WHAT YOU SHOULD DO:
The line with "syn_to_final_growth_pct=58.85", the line with "tns_ps=-10720", and all lines between them in the material below: return these exactly, and no others.

ENTRIES PROVIDED:
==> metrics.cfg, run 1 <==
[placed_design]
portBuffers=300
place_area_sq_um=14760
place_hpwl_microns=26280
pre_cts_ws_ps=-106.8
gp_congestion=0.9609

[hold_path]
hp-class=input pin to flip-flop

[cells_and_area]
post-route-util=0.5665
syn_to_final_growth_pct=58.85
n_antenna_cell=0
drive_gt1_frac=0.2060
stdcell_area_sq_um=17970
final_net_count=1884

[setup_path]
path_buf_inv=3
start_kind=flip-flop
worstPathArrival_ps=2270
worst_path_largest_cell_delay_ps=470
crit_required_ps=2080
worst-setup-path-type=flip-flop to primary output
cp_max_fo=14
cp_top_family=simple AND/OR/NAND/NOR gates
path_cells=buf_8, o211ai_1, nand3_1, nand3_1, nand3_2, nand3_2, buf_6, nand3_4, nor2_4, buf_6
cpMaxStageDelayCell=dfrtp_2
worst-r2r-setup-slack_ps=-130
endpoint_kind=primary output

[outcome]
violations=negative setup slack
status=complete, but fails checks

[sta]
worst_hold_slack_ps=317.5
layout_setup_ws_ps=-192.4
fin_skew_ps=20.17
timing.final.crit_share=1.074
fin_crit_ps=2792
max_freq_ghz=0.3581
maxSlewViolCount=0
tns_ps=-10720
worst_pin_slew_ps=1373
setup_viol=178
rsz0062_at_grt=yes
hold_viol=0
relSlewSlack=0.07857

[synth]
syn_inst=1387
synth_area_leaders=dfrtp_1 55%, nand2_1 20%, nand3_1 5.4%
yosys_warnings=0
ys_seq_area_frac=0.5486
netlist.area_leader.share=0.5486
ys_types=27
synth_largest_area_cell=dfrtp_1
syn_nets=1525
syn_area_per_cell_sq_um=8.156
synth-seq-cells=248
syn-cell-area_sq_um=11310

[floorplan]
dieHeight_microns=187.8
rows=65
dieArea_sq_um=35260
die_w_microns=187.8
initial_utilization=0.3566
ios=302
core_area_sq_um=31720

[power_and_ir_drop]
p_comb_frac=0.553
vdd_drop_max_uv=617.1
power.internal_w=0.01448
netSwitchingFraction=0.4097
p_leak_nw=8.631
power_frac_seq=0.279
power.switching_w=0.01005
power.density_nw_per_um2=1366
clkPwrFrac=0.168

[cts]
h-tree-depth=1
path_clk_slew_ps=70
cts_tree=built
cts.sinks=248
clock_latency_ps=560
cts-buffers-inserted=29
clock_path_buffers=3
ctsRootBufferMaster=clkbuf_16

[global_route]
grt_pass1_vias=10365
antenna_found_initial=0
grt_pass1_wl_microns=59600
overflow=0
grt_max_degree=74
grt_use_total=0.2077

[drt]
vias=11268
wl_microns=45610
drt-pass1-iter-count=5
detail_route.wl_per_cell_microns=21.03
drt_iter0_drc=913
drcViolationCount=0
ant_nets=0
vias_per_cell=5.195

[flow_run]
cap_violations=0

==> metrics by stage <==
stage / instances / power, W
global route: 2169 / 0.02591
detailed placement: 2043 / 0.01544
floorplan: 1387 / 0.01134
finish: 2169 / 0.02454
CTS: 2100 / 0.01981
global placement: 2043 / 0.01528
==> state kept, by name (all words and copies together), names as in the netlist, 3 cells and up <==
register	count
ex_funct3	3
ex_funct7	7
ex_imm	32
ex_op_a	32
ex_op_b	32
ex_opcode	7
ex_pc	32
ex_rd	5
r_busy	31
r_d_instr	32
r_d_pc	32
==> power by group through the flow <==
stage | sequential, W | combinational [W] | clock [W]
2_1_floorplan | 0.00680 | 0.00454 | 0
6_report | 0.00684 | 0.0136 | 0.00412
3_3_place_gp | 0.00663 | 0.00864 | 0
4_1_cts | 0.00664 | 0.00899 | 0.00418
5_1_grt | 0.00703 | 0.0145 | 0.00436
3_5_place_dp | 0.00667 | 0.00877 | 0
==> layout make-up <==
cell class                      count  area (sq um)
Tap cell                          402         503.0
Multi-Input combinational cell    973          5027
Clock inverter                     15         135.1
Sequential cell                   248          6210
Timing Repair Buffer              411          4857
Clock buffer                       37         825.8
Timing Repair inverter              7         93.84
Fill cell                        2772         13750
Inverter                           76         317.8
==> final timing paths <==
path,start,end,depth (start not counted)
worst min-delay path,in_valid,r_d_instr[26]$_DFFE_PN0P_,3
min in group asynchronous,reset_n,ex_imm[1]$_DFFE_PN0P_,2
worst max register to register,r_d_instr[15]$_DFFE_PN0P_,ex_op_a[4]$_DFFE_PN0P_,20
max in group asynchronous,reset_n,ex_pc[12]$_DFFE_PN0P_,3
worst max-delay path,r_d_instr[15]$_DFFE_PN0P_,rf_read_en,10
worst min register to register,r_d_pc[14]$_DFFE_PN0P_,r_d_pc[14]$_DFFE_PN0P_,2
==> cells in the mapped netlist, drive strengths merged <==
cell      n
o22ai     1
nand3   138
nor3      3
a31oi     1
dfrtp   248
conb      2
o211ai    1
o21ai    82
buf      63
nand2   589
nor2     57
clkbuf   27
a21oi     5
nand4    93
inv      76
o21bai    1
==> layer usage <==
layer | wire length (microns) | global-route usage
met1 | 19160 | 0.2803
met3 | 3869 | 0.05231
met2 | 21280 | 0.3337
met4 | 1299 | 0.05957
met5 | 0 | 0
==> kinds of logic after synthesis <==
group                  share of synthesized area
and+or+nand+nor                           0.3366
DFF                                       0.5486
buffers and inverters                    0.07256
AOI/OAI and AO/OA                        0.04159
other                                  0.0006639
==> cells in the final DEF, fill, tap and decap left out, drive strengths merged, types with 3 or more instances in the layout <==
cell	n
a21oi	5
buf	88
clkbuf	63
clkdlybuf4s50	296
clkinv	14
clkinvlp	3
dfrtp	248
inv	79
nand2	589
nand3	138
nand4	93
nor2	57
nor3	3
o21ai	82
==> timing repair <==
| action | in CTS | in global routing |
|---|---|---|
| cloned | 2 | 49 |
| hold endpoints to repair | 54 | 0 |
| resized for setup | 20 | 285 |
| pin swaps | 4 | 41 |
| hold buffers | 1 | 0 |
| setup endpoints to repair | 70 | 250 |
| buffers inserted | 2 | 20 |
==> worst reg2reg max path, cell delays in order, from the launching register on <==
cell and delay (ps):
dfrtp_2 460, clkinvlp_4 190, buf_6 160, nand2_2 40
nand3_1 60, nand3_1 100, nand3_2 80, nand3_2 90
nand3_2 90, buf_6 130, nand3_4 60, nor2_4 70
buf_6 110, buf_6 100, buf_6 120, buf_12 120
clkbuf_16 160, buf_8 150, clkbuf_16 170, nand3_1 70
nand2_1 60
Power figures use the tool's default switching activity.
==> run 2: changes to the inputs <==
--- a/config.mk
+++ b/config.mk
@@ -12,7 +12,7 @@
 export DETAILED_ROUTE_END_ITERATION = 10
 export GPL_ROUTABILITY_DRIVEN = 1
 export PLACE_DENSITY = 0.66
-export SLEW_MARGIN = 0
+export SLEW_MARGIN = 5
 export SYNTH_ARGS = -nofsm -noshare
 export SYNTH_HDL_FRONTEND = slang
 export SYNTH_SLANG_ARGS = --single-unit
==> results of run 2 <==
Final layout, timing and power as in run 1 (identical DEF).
==> config.mk <==
export PLATFORM = sky130hd
export DESIGN_NAME = ecall_stream_arbiter
export DESIGN_NICKNAME = d
export VERILOG_FILES = /design/src/rtl/ecall_stream_arbiter.sv
export SDC_FILE = /design/constraint.sdc
export NUM_CORES = 1
export LEC_CHECK = 0
export ABC_AREA = 1
export CORE_ASPECT_RATIO = 0.5
export CORE_UTILIZATION = 49
export CTS_BUF_LIST = sky130_fd_sc_hd__clkbuf_8
export CTS_CLUSTER_SIZE = 24
export DETAILED_ROUTE_END_ITERATION = 8
export PLACE_DENSITY_LB_ADDON = 0.1
export SETUP_SLACK_MARGIN = 0.1
export SYNTH_ARGS = -nofsm -noshare
export SYNTH_HDL_FRONTEND = slang
export SYNTH_SLANG_ARGS = --single-unit
==> constraint.sdc <==
create_clock -name ADC_CLK_10 -period 3.6 [get_ports ADC_CLK_10]
set_clock_uncertainty 0.1 [all_clocks]
set_input_delay 1.08 -clock ADC_CLK_10 [delete_from_list [all_inputs] [get_ports ADC_CLK_10]]
set_output_delay 1.08 -clock ADC_CLK_10 [all_outputs]
set_load 0.03 [all_outputs]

ANSWER AREA:
syn_to_final_growth_pct=58.85
n_antenna_cell=0
drive_gt1_frac=0.2060
stdcell_area_sq_um=17970
final_net_count=1884

[setup_path]
path_buf_inv=3
start_kind=flip-flop
worstPathArrival_ps=2270
worst_path_largest_cell_delay_ps=470
crit_required_ps=2080
worst-setup-path-type=flip-flop to primary output
cp_max_fo=14
cp_top_family=simple AND/OR/NAND/NOR gates
path_cells=buf_8, o211ai_1, nand3_1, nand3_1, nand3_2, nand3_2, buf_6, nand3_4, nor2_4, buf_6
cpMaxStageDelayCell=dfrtp_2
worst-r2r-setup-slack_ps=-130
endpoint_kind=primary output

[outcome]
violations=negative setup slack
status=complete, but fails checks

[sta]
worst_hold_slack_ps=317.5
layout_setup_ws_ps=-192.4
fin_skew_ps=20.17
timing.final.crit_share=1.074
fin_crit_ps=2792
max_freq_ghz=0.3581
maxSlewViolCount=0
tns_ps=-10720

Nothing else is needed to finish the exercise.